In this work, our aim is to address three predominant tasks pertaining to many other computer vision applications such as content-based video analysis, security and surveillance, human-computer interaction, event analysis, human behaviour analysis and video retrieval. More specifically, we will address the challenging and fundamental tasks of
1. Visual recognition
3. Visual tracking
To address the first task, we propose to embed Grassmann manifolds into Reproducing Kernel Hilbert Spaces (RKHS) and then tackle the problem of discriminant analysis on such manifolds. To achieve efficient machinery, we present graph-based local discriminant analysis that utilises within-class and between-class similarity graphs to characterise intra-class compactness and inter-class separability. In addition, we also develop the proposed framework over the Riemannian manifolds. Thorough experiments on face and object recognition, action recognition, texture classification and person reidentification indicate that the proposed method obtains marked improvement in discrimination accuracy in comparison to several state-of-the-art methods.

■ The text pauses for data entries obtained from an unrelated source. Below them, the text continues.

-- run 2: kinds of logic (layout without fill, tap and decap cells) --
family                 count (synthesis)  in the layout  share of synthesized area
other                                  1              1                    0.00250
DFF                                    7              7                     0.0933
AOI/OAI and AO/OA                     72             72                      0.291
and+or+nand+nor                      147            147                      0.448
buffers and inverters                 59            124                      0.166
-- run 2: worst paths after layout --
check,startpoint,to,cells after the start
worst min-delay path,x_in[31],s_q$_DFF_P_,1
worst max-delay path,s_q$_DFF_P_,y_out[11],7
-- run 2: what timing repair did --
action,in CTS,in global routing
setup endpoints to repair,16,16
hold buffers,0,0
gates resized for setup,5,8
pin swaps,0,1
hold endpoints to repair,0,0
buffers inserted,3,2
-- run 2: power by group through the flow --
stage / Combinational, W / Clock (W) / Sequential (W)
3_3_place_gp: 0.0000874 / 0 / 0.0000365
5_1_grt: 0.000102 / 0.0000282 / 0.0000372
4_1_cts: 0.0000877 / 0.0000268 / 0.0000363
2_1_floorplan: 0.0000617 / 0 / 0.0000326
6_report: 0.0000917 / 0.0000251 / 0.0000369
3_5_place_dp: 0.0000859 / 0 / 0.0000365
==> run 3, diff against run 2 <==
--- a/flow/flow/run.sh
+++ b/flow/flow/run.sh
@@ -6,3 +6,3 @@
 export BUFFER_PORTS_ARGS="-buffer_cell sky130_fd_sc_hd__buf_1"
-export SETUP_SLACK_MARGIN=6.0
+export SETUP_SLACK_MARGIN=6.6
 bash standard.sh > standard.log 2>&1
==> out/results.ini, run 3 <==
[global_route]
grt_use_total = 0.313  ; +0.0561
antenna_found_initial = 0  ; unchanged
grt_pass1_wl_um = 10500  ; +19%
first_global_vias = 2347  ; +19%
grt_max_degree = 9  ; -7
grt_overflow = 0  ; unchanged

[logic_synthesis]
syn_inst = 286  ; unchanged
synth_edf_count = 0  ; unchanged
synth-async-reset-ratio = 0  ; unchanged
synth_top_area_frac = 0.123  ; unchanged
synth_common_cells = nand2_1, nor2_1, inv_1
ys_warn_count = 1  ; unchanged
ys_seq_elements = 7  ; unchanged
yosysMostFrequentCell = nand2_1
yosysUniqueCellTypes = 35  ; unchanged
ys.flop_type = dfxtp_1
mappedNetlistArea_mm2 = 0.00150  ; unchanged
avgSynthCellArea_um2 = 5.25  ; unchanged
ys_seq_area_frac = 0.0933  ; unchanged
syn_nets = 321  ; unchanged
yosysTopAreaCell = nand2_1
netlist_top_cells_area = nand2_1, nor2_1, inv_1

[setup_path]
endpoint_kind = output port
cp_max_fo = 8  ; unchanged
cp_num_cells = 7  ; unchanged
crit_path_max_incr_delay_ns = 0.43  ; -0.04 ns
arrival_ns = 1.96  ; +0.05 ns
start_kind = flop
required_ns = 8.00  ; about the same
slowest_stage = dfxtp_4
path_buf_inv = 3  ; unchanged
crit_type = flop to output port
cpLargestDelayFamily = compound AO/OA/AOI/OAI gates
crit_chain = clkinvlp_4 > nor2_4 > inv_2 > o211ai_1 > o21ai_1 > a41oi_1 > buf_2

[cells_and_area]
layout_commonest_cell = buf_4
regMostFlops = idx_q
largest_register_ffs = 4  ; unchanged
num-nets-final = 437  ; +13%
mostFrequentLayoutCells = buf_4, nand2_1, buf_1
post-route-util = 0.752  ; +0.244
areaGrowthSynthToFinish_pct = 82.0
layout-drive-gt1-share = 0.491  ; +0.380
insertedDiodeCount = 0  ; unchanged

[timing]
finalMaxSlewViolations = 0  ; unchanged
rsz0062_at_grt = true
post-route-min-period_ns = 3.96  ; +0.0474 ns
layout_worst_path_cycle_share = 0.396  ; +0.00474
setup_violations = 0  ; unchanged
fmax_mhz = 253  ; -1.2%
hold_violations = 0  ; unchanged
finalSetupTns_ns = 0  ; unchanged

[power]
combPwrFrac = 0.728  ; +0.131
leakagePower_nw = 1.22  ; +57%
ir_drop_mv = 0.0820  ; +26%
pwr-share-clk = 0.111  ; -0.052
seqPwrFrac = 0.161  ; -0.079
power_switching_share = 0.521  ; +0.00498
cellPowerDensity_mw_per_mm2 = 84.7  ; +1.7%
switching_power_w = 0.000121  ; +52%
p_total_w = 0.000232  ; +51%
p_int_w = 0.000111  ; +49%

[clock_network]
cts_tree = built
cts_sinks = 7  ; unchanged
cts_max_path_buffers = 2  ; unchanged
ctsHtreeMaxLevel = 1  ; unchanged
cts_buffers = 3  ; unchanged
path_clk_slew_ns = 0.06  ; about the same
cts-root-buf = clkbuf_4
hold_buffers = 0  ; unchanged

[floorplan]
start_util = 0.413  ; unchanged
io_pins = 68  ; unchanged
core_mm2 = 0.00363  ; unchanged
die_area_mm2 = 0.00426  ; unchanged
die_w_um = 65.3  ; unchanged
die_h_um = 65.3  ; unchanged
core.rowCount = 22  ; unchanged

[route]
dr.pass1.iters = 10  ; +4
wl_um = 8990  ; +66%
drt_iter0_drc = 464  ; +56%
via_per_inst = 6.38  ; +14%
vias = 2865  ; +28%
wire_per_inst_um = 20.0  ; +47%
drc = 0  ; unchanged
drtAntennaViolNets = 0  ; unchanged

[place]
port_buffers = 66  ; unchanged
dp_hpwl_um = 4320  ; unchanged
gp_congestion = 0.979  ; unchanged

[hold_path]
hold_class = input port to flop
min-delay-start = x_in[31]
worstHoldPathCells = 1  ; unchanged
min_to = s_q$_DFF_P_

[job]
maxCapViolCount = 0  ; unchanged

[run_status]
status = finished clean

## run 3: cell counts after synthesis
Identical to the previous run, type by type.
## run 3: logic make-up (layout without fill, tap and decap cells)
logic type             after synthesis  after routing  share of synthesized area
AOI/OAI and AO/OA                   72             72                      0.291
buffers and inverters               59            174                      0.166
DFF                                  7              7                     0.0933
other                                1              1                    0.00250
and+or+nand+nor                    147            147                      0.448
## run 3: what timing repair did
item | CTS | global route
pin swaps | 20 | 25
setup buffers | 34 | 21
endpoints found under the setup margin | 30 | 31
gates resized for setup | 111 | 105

The second task addressed by this work is clustering of data lying on Grassmann manifolds which plays an essential role in data analysis. A novel clustering method is proposed by defining a measure of cluster distortion and embed the manifolds such that the distortion is minimised. Furthermore, we extend the framework for the semi-supervised scenario. We show the optimal solution is a generalised eigenvalue problem that can be solved very efficiently. We also develop the semi-supervised intrinsic Grassmann kmeans algorithm as well as extending Locally Linear Embedding (LLE) and Laplacian Eigenmaps(LE) over Grassmann manifolds. Experiments on clustering synthetic data, human action sequences, face images, social behaviour and handwritten digits, show that in comparison to well-known methods, the proposed approach obtains a significant improvement in clustering accuracy, while also being several orders of magnitude faster.
To address the third task, we propose a tracking approach based on affine subspaces. As subspaces are able to accommodate the occlusion, pose, and illumination variations which is an essential precursor to obtaining a robust visual tracking system. We furthermore propose a novel approach to measure affine subspace-to-subspace distance via the use of the non-Euclidean geometry of Grassmann manifolds. Quantitative evaluation on challenging video sequences indicates that the proposed approach obtains considerably better performance than several recent state-of-the-art methods such as Tracking- Learning-Detection and MILtrack.